The plating operations performed at Boeing include hard chromium, cadmium, copper, nickel, tin and Alodine (an aluminum chromate conversion coating). The company also does stainless passivation, black oxiding, pickling, magnesium dichromate and Nital etch at this facility.
Eighty process tanks are situated on four parallel process lines in a special configuration developed by Walgren Co., Grand Rapids, Michigan. It is a primary supplier to Boeing and was selected to design and build the lines following the successful start-up of phosphoric acid anodizing lines at Boeing's helicopter assembly facility in Philadelphia, Pennsylvania. Currently, the Philadelphia facility is installing its second line.
The system designer fabricated 15 stainless-steel tanks for black oxiding, paraffin masking and other uses. The remaining 65 tanks, all high-strength one-inch polypropylene, were manufactured by Tri-Mer Corp., Owosso, Michigan.
Included in the tank manufacturing process are programmable, high-temperature, high-pressure extrusion welding devices that create maximum corner and seam strength. Also included is a fabrication protocol that eliminates corner welds and structural compromising areas, a plating system that distributes mechanical stresses with exceptional uniformity and a structural support cradling that eliminates distortion from even the largest tanks.
The tank manufacturer's responsibilities for the Boeing program also included the design and manufacture of individual tank hoods, ventilation and ducting. The engineering of the ventilation system was particularly challenging due to numerous construction obstacles and its siting on a specially constructed mezzanine. Ducting was manufactured from one-quarter-inch PVC. Walgren designed and built the system's in-tank air agitation, tank heating systems and cooling and filtration devices.
The five scrubber systems that serve Boeing's four process lines were engineered and built by the tank manufacturer. The scrubber system has an 11,800-cfm CE-140 chromium eliminator that exclusively handles chromium emissions. This all-mechanical system consistently removes both hexavalent and trivalent chromium particulates without chemicals. It is 99 to 99.9 pct efficient, regardless of the input loading, and comfortably meets the 0.006 mg/amp/hr chromium emission maximum established by EPA.
The chromium eliminator is special because it has no internal moving parts to wear or replace and continuously recovers chromium from both the gas stream and the filter. Its dispersion media filter can be reused indefinitely. Water requirements for the chromium eliminator are low. Average consumption is 15 gph in a 20,000-cfm unit.

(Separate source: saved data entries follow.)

==> job 3254 <==
==> flow/design.v <==
`timescale 1ns / 1ps
module cordic_sin_cos#(
 parameter OUT_WIDTH = 16,
 parameter OUT_REGISTER_EN = 1,
 parameter K = 16'h4DBA
)(
 input                       clk,
 input                       rst_n,
 input  [19:0]               angle,
 output [OUT_WIDTH-1:0]      cos_o,
 output [OUT_WIDTH-1:0]      sin_o
    );
    localparam OUT_WIDTH_EXP = 4;
    localparam K_EXP = {K,{OUT_WIDTH_EXP{1'b0}}};
    localparam ITERATION_NUM = OUT_WIDTH;
    localparam [16*21-1:0] actan_table =  { 21'h20000,21'h12E40,21'h09FB4,21'h05111,
                                            21'h028B1,21'h0145D,21'h00A2F,21'h00518,
                                            21'h0028C,21'h00146,21'h000A3,21'h00051,
                                            21'h00029,21'h00014,21'h0000A,21'h00005};
    reg  signed [OUT_WIDTH+OUT_WIDTH_EXP:0]   real_x[0:ITERATION_NUM];
    reg  signed [OUT_WIDTH+OUT_WIDTH_EXP:0]   imag_y[0:ITERATION_NUM];
    reg  signed [20:0]                        angl_z[0:ITERATION_NUM];
    wire        [1:0]                         quadrant;
    reg  signed [OUT_WIDTH+OUT_WIDTH_EXP:0]   init_x;
    reg  signed [OUT_WIDTH+OUT_WIDTH_EXP:0]   init_y;
    reg  signed [20:0]                        init_z;
    assign quadrant = angle[19:18];
    always @(quadrant,angle) begin
        case (quadrant)
            2'b00:begin
                init_x = K_EXP;
                init_y = 0;
                init_z = {1'b0,angle};
            end
            2'b01:begin
                init_x = -K_EXP;
                init_y = 0;
                init_z = {3'b111,angle[17:0]};
            end
            2'b10: begin
                init_x = -K_EXP;
                init_y = 0;
                init_z = {3'b000,angle[17:0]};
            end
            2'b11:begin
                init_x = K_EXP;
                init_y = 0;
                init_z = {1'b1,angle};
            end
            default:begin
                init_x = 0;
                init_y = 0;
                init_z = 0;
            end
        endcase
    end
    always@(posedge clk or negedge rst_n)  
    begin
        if(rst_n == 1'b0)begin
            real_x[0] <= 'h0;
            imag_y[0] <= 'h0;
            angl_z[0] <= 'h0;
        end else begin
            real_x[0] <= init_x;
            imag_y[0] <= init_y;
            angl_z[0] <= init_z;
        end
    end
    genvar i;
    generate
        for (i = 1 ; i <= ITERATION_NUM; i= i + 1)
        begin: iter
                always@(posedge clk or negedge rst_n)  
                    begin
                        if(rst_n == 1'b0)begin
                            real_x[i] <= 'h0;
                            imag_y[i] <= 'h0;
                            angl_z[i] <= 'h0;
                        end else if(angl_z[i-1][20]==1'b1)begin  
                            real_x[i] <= real_x[i-1] + ( imag_y[i-1]>>>(i-1) );
                            imag_y[i] <= imag_y[i-1] - ( real_x[i-1]>>>(i-1) );
                            angl_z[i] <= angl_z[i-1] + $signed(actan_table[(21*(16-i+1)-1)-:21]);
                        end else begin
                            real_x[i] <= real_x[i-1] - ( imag_y[i-1]>>>(i-1) );
                            imag_y[i] <= imag_y[i-1] + ( real_x[i-1]>>>(i-1) );
                            angl_z[i] <= angl_z[i-1] - $signed(actan_table[(21*(16-i+1)-1)-:21]);
                        end
                    end
        end
    endgenerate
    wire [OUT_WIDTH:0]   real_x_cut;
    wire [OUT_WIDTH:0]   imag_y_cut;
    reg  [OUT_WIDTH-1:0] cos_over_pro;
    reg  [OUT_WIDTH-1:0] sin_over_pro;
    assign real_x_cut = real_x[ITERATION_NUM][OUT_WIDTH+OUT_WIDTH_EXP:OUT_WIDTH_EXP];
    assign imag_y_cut = imag_y[ITERATION_NUM][OUT_WIDTH+OUT_WIDTH_EXP:OUT_WIDTH_EXP];
    always@(*)begin
            case(real_x_cut[OUT_WIDTH:OUT_WIDTH-1])
                2'b00:cos_over_pro = real_x_cut[OUT_WIDTH-1:0];
                2'b01:cos_over_pro = {1'b0,{(OUT_WIDTH-1){1'b1}}};
                2'b10:cos_over_pro = {1'b1,{(OUT_WIDTH-2){1'b0}},1'b1};
                2'b11:cos_over_pro = real_x_cut[OUT_WIDTH-1:0];
                default:cos_over_pro = real_x_cut[OUT_WIDTH-1:0];
            endcase
    end
    always@(*)begin
            case(imag_y_cut[OUT_WIDTH:OUT_WIDTH-1])
                2'b00:sin_over_pro = imag_y_cut[OUT_WIDTH-1:0];
                2'b01:sin_over_pro = {1'b0,{(OUT_WIDTH-1){1'b1}}};
                2'b10:sin_over_pro = {1'b1,{(OUT_WIDTH-2){1'b0}},1'b1};
                2'b11:sin_over_pro = imag_y_cut[OUT_WIDTH-1:0];
                default:sin_over_pro = imag_y_cut[OUT_WIDTH-1:0];
            endcase
    end
    generate if (OUT_REGISTER_EN == 1'b1) begin:reg_out
        reg [OUT_WIDTH-1:0] cos_r;
        reg [OUT_WIDTH-1:0] sin_r;
        always@(posedge clk or negedge rst_n) begin
            if(rst_n == 1'b0)begin
                cos_r <= 'h0;
                sin_r <= 'h0;
            end else begin
                cos_r <= cos_over_pro;
                sin_r <= sin_over_pro;
            end
        end
        assign cos_o = cos_r;
        assign sin_o = sin_r;
    end else begin:no_reg_out
        assign cos_o = cos_over_pro;
        assign sin_o = sin_over_pro;
    end
    endgenerate
endmodule
Setup of run 1:
==> flow/design.v (excerpt) <==
module alu16(clk, rst, a, b, ctrl, res, R15);
	input clk, rst;
	input [15:0] a, b;
	input [3:0] ctrl;
	output reg [15:0] res;
	output reg [15:0] R15;
	wire [15:0] alu_res, alu_R15;
	wire res_we, R15_we;
	ALU u_alu(.a(a), .b(b), .ctrl(ctrl), .res(alu_res), .R15(alu_R15), .res_we(res_we), .R15_we(R15_we));
	always @(posedge clk, negedge rst) begin
		if (~rst) begin
			res <= 16'h0000;
			R15 <= 16'h0000;
		end
		else begin
			if (res_we)
				res <= alu_res;
			if (R15_we)
				R15 <= alu_R15;
		end
	end
endmodule
Size in the first run: roughly 2900 cells after synthesis, ~70 I/O pins, roughly 22000 um2 of cells after synthesis.
export LEC_CHECK = 0
export CAP_MARGIN = 20
export CORE_MARGIN = 2
export CORE_UTILIZATION = 21
export SETUP_SLACK_MARGIN = 1.0
export SLEW_MARGIN = 20
create_clock -name core_clock -period 42.8 [get_ports {clk}]
run.sh (not shown) runs the stock make flow with config.mk's settings and CLKGATE_MAP_FILE=.
Changes in run 2 relative to run 1:
- setting PLACE_DENSITY_LB_ADDON to 0.0 for the first time
- setting TNS_END_PERCENT to 5 for the first time
- changing CORE_UTILIZATION from 21 to 71
- changing SETUP_SLACK_MARGIN from 1.0 to 5.0
- changing the clock period (ns, I/O delays scaled along) from 42.8 to 40.0
Stage in which a tool error killed run 2: global routing. In the reports for run 2 and run 1, the larger height of the die belongs to run 1. Buffer count from post-CTS setup fixing: run 2 vs run 1 up 244. On summed instance area of the synthesized netlist, run 2 and run 1 are basically level. The run showing the greater placed wire-length estimate is run 1. Compared with run 1, in run 2 number of placed cells counting well taps saw a decrease, number of clock sinks saw little to no change, area of the core region saw a decrease. Going from run 1 to run 2, effective utilization at floorplan shows an increase of 50 points; number of library cell types mapped by synthesis held steady; horizontal die dimension now smaller; die footprint now smaller.
==> v39 <==
Design Circle_Area_Calculator, start of the top module:
module Circle_Area_Calculator(clk, rst, radius, area);
  input wire clk, rst;
  input wire [31:0] radius;
  output reg [31:0] area;
  wire [31:0] Square_radius, Result;
  parameter Pi = 32'b01000000010010010000111111010000;
  FloatMultiplier_rounding FM0(.Multiplicand(radius), .Multiplier(radius), .Result(Square_radius));
  FloatMultiplier_rounding FM1(.Multiplicand(Square_radius), .Multiplier(Pi), .Result(Result));
  always @(posedge clk) begin
	if(rst) begin
		area[31:0] <= 1'b0;
	end else begin
		area[31:0] <= Result[31:0];
	end
  end
endmodule
==> flow/config.mk <==
export PLATFORM = sky130hd
export DESIGN_NAME = Circle_Area_Calculator
export DESIGN_NICKNAME = Circle_Area_Calculator
export VERILOG_FILES = /design/flow/design.v
export SDC_FILE = /design/flow/constraint.sdc
export NUM_CORES = 4
export LEC_CHECK = 0
export ABC_AREA = 1
export CAP_MARGIN = 5
export CORE_MARGIN = 2
export CORE_UTILIZATION = 72
export CTS_CLUSTER_DIAMETER = 219
export CTS_CLUSTER_SIZE = 82
export GPL_TIMING_DRIVEN = 1
export HOLD_SLACK_MARGIN = -0.09
export MAX_ROUTING_LAYER = met4
export PLACE_DENSITY_LB_ADDON = 0.01
export SETUP_SLACK_MARGIN = -0.45
export SLEW_MARGIN = 20
==> flow/constraint.sdc <==
create_clock -name core_clock -period 24.4 [get_ports {clk}]
set_input_delay 4.8800 -clock core_clock [delete_from_list [all_inputs] [get_ports {clk}]]
set_output_delay 4.8800 -clock core_clock [all_outputs]
set_load 0.01 [all_outputs]
run.sh (not shown) runs the stock make flow with config.mk's settings and CLKGATE_MAP_FILE=.
==> v29 (differences from v39) <==
==> flow/config.mk (replaced) <==
export PLATFORM = sky130hd
export DESIGN_NAME = Circle_Area_Calculator
export DESIGN_NICKNAME = Circle_Area_Calculator
export VERILOG_FILES = /design/flow/design.v
export SDC_FILE = /design/flow/constraint.sdc
export NUM_CORES = 4
export LEC_CHECK = 0
export ABC_AREA = 1
export CAP_MARGIN = 5
export CORE_ASPECT_RATIO = 0.92
export CORE_MARGIN = 2
export CORE_UTILIZATION = 72
export CTS_CLUSTER_DIAMETER = 140
export CTS_CLUSTER_SIZE = 100
export MAX_ROUTING_LAYER = met4
export SETUP_SLACK_MARGIN = 1.43
export SLEW_MARGIN = 20
==> flow/constraint.sdc (replaced) <==
create_clock -name core_clock -period 16.2 [get_ports {clk}]
set_input_delay 3.2400 -clock core_clock [delete_from_list [all_inputs] [get_ports {clk}]]
set_output_delay 3.2400 -clock core_clock [all_outputs]
set_load 0.01 [all_outputs]
==> v12 (differences from v39) <==
==> flow/config.mk (replaced) <==
export PLATFORM = sky130hd
export DESIGN_NAME = Circle_Area_Calculator
export DESIGN_NICKNAME = Circle_Area_Calculator
export VERILOG_FILES = /design/flow/design.v
export SDC_FILE = /design/flow/constraint.sdc
export NUM_CORES = 4
export LEC_CHECK = 0
export ABC_AREA = 1
export CAP_MARGIN = 20
export CORE_MARGIN = 2
export CORE_UTILIZATION = 72
export CTS_CLUSTER_DIAMETER = 353
export CTS_CLUSTER_SIZE = 15
export MAX_ROUTING_LAYER = met4
export SLEW_MARGIN = 20
==> flow/constraint.sdc (replaced) <==
create_clock -name core_clock -period 27.6 [get_ports {clk}]
set_input_delay 5.5200 -clock core_clock [delete_from_list [all_inputs] [get_ports {clk}]]
set_output_delay 5.5200 -clock core_clock [all_outputs]
set_load 0.01 [all_outputs]
==> v25 (differences from v39) <==
==> flow/config.mk (replaced) <==
export PLATFORM = sky130hd
export DESIGN_NAME = Circle_Area_Calculator
export DESIGN_NICKNAME = Circle_Area_Calculator
export VERILOG_FILES = /design/flow/design.v
export SDC_FILE = /design/flow/constraint.sdc
export NUM_CORES = 4
export LEC_CHECK = 0
export CAP_MARGIN = 20
export CORE_MARGIN = 2
export CORE_UTILIZATION = 65
export MAX_ROUTING_LAYER = met4
export SLEW_MARGIN = 20
==> flow/constraint.sdc (replaced) <==
create_clock -name core_clock -period 26.9 [get_ports {clk}]
set_input_delay 5.3800 -clock core_clock [delete_from_list [all_inputs] [get_ports {clk}]]
set_output_delay 5.3800 -clock core_clock [all_outputs]
set_load 0.01 [all_outputs]
==> qor summary <==
quantity	v29	v12	v25	v39
Critical Path RT	-	27.79 ns	27.04 ns	-
Mean instance size in the synthesized netlist	6.43 um^2	6.43 um^2	7.51 um^2	6.43 um^2
Number of standard cells after synthesis	5045	5045	4297	5045
Number of standard-cell rows in the floorplan	74	77	81	77
Clock slew seen by the registers of the worst setup and hold paths	-	0.05 ns	0.05 ns	-
Count of buffers added by post-CTS timing repair for setup	-	0	64	83
Result of the run	stopped before the end	no timing/DRC/antenna violations	failed layout checks	stopped before the end
Failing step	detailed placement	-	-	global routing
Layout check failures	-	-	setup timing	-
Depth of the worst hold-timing path	-	7	3	-
Crit Path Category	-	input port to flip-flop	input port to flip-flop	-
Cell area after technology mapping	0.0324 mm^2	0.0324 mm^2	0.0323 mm^2	0.0324 mm^2
Simple-gate portion of the synthesized area	0.206	0.206	0.192	0.206
Layout clock area frac	-	0.00397	0.00341	-
Total count of max-transition violations in the final report	-	0	0	-
Worst slew margin relative to its limit	-	0.464	0.273	-
DP Area	-	0.0355 mm^2	0.0401 mm^2	0.0409 mm^2
Worst setup path endpoint	-	area[28]$_SDFF_PP0_	area[30]$_SDFF_PP0_	-
Seq area share	-	0.0171	0.0147	-
Critical path startpoint	-	radius[2]	radius[5]	-
Fill count	-	3376	2974	-
Final Hold Viols	-	0	0	-
Endpoint with the worst hold slack	-	area[30]$_SDFF_PP0_	area[16]$_SDFF_PP0_	-
Routed Wire Length	-	84.8 mm	104 mm	-
Largest buffer count on any clock path	-	2	2	2
Number of iterations in the first detailed-routing pass	-	6	8	-
Worst setup timing slack at the placement stage	-	-0.257 ns	-1.78 ns	-3.50 ns
Most common cell in the netlist	sky130_fd_sc_hd__inv_1	sky130_fd_sc_hd__inv_1	sky130_fd_sc_hd__ha_1	sky130_fd_sc_hd__inv_1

The remaining Boeing scrubbers are Crossflows in capacities ranging from 18,000 to 36,000 cfm. These units scrub all major inorganics. Stack emissions are maintained at low ppm regardless of the input concentration. One reason for the system's high performance is an accelerated liquid recirculation system, which creates intense, continuous contact between the scrubbing liquid and contaminant.
The Crossflows use spherical Tri-Pack tower packing. This packing media, which is proprietary to the tank manufacturer's system, facilitates maximum continuous droplets within the scrubber and develops a low static pressure per foot of depth. Therefore, it minimizes the packing depth required to achieve the desired removal efficiency. Also, the scrubbers have a series of specially designed mist eliminators that perform at greater than 99-pct efficiency at 10 microns. This allows them to eliminate droplet carry-through from the fan to the stack. The scrubbers installed at Boeing receive fumes in the ambient temperature range.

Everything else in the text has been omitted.